Byli sami w domu, bo Duff pojechał do Axla, by coś z nim wyjaśnić odnośnie zespołu i Marta po raz kolejny kłóciła się ze Slashem. Miała serdecznie dość jego zachowania, które z dnia na dzień było coraz gorsze. Czepiał się o wszystko, co tylko się dało; bo paraduje w koszuli McKagana po domu, bo poprosiła go, żeby zszedł grać do piwnicy, bo się źle czuje; bo znów boli ją głowa, bo ciągle zajmuje łazienkę, jak ma mdłości, bo nie może palić jak ona jest w tym samym pomieszczeniu. Nie podobało mu się nawet to, że dziewczyna, będąc w ciąży, sprząta albo zmywa naczynia, mimo że sam tego nie zrobi i jej nie wyręczy; a fakt, że irytował się za każdym razem, jak McKagan okazywał brunetce czułość, był dla niej skandalem.

- Nie powinnaś się denerwować – powiedział, patrząc wymownie na jej lekko widoczny już brzuch.

- To mnie nie wkurwiaj! O wszystko się przypierdalasz! – szarpnęła się, gdy złapał ją za nadgarstek – weź tę rękę!

- Marta, posłuchaj… - wzmocnił uścisk i przysunął się bliżej niej – wiesz, że mi na tobie zależy… jesteśmy przyjaciółmi i przejmuję się… - ujął jej twarz w dłonie i chciał, by na niego spojrzała.

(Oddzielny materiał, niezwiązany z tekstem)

### src/rtl/axis_arb_pkg.sv
// Shared types and helpers for the packet-granular AXI-stream arbiter.
package axis_arb_pkg;

    typedef enum logic {
        ARB  = 1'b0,
        PASS = 1'b1
    } arb_state_t;

    localparam int FORCED_CNT_W = 16;

    // Index width that never collapses to zero bits for tiny N.
    function automatic int clog2_min1(input int n);
        return (n <= 2) ? 1 : $clog2(n);
    endfunction

endpackage

### src/rtl/axis_packet_arbiter_rr_pick.sv
// Rotating priority encoder: first asserted request at or above ptr, wrapping at N.
module rr_pick
    import axis_arb_pkg::*;
#(
    parameter int N  = 4,
    parameter int IW = clog2_min1(N)
) (
    input  logic [N-1:0]  req,
    input  logic [IW-1:0] ptr,
    output logic          found,
    output logic [IW-1:0] idx
);

    logic [IW-1:0] cand;

    // Walk offsets from farthest to nearest so the nearest match wins.
    always_comb begin
        found = 1'b0;
        idx   = '0;
        cand  = '0;
        for (int k = N - 1; k >= 0; k--) begin
            cand = IW'((int'(ptr) + k) % N);
            if (req[cand]) begin
                found = 1'b1;
                idx   = cand;
            end
        end
    end

endmodule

- Mógłbyś mnie puścić? – zapytała niecierpliwie.

Zamiast odpowiedzieć, pochylił się i wpił się dość zdecydowanie i ordynarnie w jej usta, przyciskając ją jednocześnie do ściany. Przymknął oczy i nawet przez ułamek sekundy nie przyszło mu do głowy, że to co właśnie robi, jest kompletnie nie na miejscu i nie akceptowalne przez kogokolwiek, prócz niego samego. Jednak nie chciał rezygnować z tej drobnej przyjemności. Wykorzystał element zaskoczenia i napawał się jej wargami, dopóki nie oprzytomniała i mocno go od siebie odepchnęła.

- Co ty odpierdalasz?! – wydarła się i zamachnąwszy się, wymierzyła mu solidny policzek – zrób to jeszcze raz, a pożałujesz!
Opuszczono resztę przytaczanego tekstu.